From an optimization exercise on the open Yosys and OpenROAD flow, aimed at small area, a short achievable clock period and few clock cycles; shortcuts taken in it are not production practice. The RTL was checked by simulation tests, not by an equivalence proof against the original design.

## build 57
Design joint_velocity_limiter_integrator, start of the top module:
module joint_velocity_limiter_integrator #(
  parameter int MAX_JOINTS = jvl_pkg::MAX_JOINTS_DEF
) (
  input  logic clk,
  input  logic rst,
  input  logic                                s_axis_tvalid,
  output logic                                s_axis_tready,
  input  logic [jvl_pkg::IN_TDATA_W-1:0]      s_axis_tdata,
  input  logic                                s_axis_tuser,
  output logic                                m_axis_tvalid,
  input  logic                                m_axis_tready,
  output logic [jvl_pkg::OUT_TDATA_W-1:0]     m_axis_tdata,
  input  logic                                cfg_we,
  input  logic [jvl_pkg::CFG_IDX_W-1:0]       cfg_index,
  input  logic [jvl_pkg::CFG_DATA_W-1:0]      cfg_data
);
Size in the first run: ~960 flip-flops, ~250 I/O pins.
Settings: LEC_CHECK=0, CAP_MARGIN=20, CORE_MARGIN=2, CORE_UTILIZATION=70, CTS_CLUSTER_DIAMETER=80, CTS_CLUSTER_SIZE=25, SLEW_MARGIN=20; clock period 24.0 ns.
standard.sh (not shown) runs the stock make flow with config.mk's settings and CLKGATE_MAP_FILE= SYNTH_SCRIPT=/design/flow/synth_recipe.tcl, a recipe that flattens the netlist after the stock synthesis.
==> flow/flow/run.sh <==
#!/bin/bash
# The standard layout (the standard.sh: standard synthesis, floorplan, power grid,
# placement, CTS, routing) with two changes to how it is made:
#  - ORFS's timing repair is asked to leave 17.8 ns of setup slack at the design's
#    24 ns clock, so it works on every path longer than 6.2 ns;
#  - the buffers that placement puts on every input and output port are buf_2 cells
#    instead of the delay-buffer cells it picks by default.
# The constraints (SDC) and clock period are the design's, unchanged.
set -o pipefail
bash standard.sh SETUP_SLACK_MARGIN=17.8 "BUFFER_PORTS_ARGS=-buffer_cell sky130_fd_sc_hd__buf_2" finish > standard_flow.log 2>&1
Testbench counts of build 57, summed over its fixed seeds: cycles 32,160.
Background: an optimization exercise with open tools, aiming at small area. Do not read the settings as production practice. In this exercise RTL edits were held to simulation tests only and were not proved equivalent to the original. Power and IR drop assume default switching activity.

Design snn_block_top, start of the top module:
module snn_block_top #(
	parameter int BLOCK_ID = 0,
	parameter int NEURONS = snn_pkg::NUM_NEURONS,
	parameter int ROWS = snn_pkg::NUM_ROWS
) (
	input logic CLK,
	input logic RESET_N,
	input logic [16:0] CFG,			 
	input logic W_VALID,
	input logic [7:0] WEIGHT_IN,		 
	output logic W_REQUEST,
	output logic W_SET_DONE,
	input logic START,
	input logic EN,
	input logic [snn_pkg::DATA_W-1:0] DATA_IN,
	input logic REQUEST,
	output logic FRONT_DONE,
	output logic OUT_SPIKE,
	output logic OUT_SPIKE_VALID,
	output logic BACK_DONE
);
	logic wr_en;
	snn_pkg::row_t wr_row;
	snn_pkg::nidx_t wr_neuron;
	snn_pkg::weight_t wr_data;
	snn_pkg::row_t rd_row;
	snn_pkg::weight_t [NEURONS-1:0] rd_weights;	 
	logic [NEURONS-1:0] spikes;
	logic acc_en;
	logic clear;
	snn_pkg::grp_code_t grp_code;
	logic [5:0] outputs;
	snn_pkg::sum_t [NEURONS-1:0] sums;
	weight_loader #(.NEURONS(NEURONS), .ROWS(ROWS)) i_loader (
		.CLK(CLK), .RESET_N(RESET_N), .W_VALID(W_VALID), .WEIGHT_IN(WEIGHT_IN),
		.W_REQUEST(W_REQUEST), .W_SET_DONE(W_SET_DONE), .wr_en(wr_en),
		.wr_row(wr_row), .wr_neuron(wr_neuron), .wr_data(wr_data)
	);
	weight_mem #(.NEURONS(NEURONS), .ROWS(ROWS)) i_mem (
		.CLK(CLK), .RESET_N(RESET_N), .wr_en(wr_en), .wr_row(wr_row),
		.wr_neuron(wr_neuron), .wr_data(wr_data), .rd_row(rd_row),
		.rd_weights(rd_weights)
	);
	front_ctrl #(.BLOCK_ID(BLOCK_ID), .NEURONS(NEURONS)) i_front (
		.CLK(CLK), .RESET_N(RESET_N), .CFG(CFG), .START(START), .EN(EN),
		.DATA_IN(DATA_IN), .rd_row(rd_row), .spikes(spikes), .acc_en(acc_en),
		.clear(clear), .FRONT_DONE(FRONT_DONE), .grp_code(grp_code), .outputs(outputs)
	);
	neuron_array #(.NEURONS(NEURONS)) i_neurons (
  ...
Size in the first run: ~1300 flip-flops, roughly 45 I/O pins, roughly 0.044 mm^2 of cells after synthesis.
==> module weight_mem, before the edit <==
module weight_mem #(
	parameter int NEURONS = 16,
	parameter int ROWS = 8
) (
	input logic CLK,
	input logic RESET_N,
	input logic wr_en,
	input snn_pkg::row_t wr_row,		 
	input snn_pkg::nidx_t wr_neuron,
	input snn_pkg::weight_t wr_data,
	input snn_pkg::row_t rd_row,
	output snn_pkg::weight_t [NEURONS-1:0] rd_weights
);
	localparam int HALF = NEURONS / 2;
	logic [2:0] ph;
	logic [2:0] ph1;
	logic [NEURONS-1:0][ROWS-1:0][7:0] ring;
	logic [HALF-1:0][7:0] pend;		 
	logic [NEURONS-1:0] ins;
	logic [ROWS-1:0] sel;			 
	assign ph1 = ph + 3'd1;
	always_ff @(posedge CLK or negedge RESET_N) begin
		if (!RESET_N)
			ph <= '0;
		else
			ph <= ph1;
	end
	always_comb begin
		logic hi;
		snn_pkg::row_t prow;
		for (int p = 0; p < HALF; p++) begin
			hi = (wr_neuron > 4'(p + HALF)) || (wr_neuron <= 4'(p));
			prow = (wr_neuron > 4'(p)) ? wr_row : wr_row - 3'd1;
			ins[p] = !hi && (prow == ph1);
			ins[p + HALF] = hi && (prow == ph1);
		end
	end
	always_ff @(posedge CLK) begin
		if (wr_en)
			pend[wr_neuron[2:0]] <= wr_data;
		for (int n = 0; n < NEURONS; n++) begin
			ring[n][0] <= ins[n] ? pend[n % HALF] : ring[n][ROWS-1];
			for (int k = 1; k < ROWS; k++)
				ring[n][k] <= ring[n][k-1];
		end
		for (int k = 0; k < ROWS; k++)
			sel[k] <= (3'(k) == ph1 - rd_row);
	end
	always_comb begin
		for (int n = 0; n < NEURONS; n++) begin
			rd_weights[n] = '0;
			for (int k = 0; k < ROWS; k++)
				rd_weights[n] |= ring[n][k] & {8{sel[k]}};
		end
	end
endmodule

*Problem requirements*
When a line among the entries above contains "original", copy it.

*Exercise result*
From an optimization exercise on the open Yosys and OpenROAD flow, aimed at small area, a short achievable clock period and few clock cycles; shortcuts taken in it are not production practice. The RTL was checked by simulation tests, not by an equivalence proof against the original design.
Background: an optimization exercise with open tools, aiming at small area. Do not read the settings as production practice. In this exercise RTL edits were held to simulation tests only and were not proved equivalent to the original. Power and IR drop assume default switching activity.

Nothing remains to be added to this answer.